----- MATERIALS PROVIDED
File: src/rtl/sr_latch_exerciser.sv
// sr_latch_exerciser: drives a NOR SR latch with non-overlapping S/R pulses, samples Q/Qn, counts errors.
// Defining SR_LATCH_EXERCISER_RETRY_EN adds one double-length re-drive before a mismatch is reported.
module sr_latch_exerciser #(
    parameter int PULSE_W     = 4,
    parameter int SETTLE_W    = 3,
    parameter int SYNC_STAGES = 2,
    parameter int CNT_W       = 8
) (
    input  logic             clk,
    input  logic             rst_n,
    input  logic             ena,
    input  logic             cmd_valid,
    output logic             cmd_ready,
    input  logic [1:0]       cmd_op,
    output logic             s_out,
    output logic             r_out,
    input  logic             q_in,
    input  logic             qn_in,
    output logic             result_valid,
    output logic             result_q,
    output logic             result_err,
    output logic             result_retry,
    output logic [CNT_W-1:0] err_count,
    output logic             busy
);
`ifdef SR_LATCH_EXERCISER_RETRY_EN
    localparam bit RETRY_EN = 1'b1;
`else
    localparam bit RETRY_EN = 1'b0;
`endif
    localparam int CW = $clog2(2 * PULSE_W + SETTLE_W + 1);

    typedef enum logic [1:0] {IDLE, DRIVE, SETTLE, SAMPLE} state_t;

    state_t                 state, state_d;
    logic [CW-1:0]          cnt, cnt_d;
    logic [SYNC_STAGES-1:0] q_sync, qn_sync;
    logic                   qs, qns, accept, line, line_d, s_d, r_d;
    logic                   expected, hold_op, retried, redo;
    logic                   drive_end, settle_end, sample_now, bad, retry_go;

    assign qs         = q_sync[SYNC_STAGES-1];
    assign qns        = qn_sync[SYNC_STAGES-1];
    assign cmd_ready  = rst_n & ena & (state == IDLE);
    assign accept     = cmd_valid & cmd_ready;
    assign busy       = state != IDLE;
    assign drive_end  = cnt == CW'(retried ? 2 * PULSE_W - 1 : PULSE_W - 1);
    assign settle_end = cnt == CW'(SETTLE_W - 1);
    assign sample_now = (state == SETTLE) & settle_end;
    assign bad        = (qs != expected) | (qs == qns);
    assign retry_go   = RETRY_EN & bad & ~retried & ~hold_op;

    always_ff @(posedge clk or negedge rst_n) begin
        if (!rst_n) begin
            state <= IDLE;
            cnt   <= '0;
        end else begin
            state <= state_d;
            cnt   <= cnt_d;
        end
    end

    always_comb begin
        state_d = state;
        cnt_d   = cnt + 1'b1;
        case (state)
            IDLE: begin
                cnt_d = '0;
                if (accept) state_d = (cmd_op == 2'b00) ? SETTLE : DRIVE;
            end
            DRIVE: if (drive_end) begin
                state_d = SETTLE;
                cnt_d   = '0;
            end
            SETTLE: if (settle_end) begin
                state_d = SAMPLE;
                cnt_d   = '0;
            end
            SAMPLE: begin
                cnt_d   = '0;
                state_d = redo ? DRIVE : IDLE;
            end
        endcase
    end

    // line=1 selects S; s_out/r_out are registered from the next state so they never overlap or glitch
    always_comb begin
        line_d = accept ? (cmd_op == 2'b01) | ((cmd_op == 2'b11) & ~qs) : line;
        s_d    = (state_d == DRIVE) & line_d;
        r_d    = (state_d == DRIVE) & ~line_d;
    end

    always_ff @(posedge clk or negedge rst_n) begin
        if (!rst_n) begin
            q_sync       <= '0;
            qn_sync      <= '0;
            s_out        <= 1'b0;
            r_out        <= 1'b0;
            line         <= 1'b0;
            expected     <= 1'b0;
            hold_op      <= 1'b0;
            retried      <= 1'b0;
            redo         <= 1'b0;
            result_valid <= 1'b0;
            result_q     <= 1'b0;
            result_err   <= 1'b0;
            result_retry <= 1'b0;
            err_count    <= '0;
        end else begin
            q_sync       <= {q_sync[SYNC_STAGES-2:0], q_in};
            qn_sync      <= {qn_sync[SYNC_STAGES-2:0], qn_in};
            s_out        <= s_d;
            r_out        <= r_d;
            line         <= line_d;
            result_valid <= 1'b0;
            if (accept) begin
                expected <= cmd_op[1] ? (cmd_op[0] ? ~qs : 1'b0) : (cmd_op[0] ? 1'b1 : qs);
                hold_op  <= cmd_op == 2'b00;
                retried  <= 1'b0;
            end
            if (sample_now) begin
                redo    <= retry_go;
                retried <= retried | retry_go;
                if (!retry_go) begin
                    result_valid <= 1'b1;
                    result_q     <= qs;
                    result_err   <= bad;
                    result_retry <= retried;
                    if (bad && !(&err_count)) err_count <= err_count + 1'b1;
                end
            end
        end
    end
endmodule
----------
Take every line of the material that contains the word "localparam", and copy it.

    localparam bit RETRY_EN = 1'b1;
    localparam bit RETRY_EN = 1'b0;
    localparam int CW = $clog2(2 * PULSE_W + SETTLE_W + 1);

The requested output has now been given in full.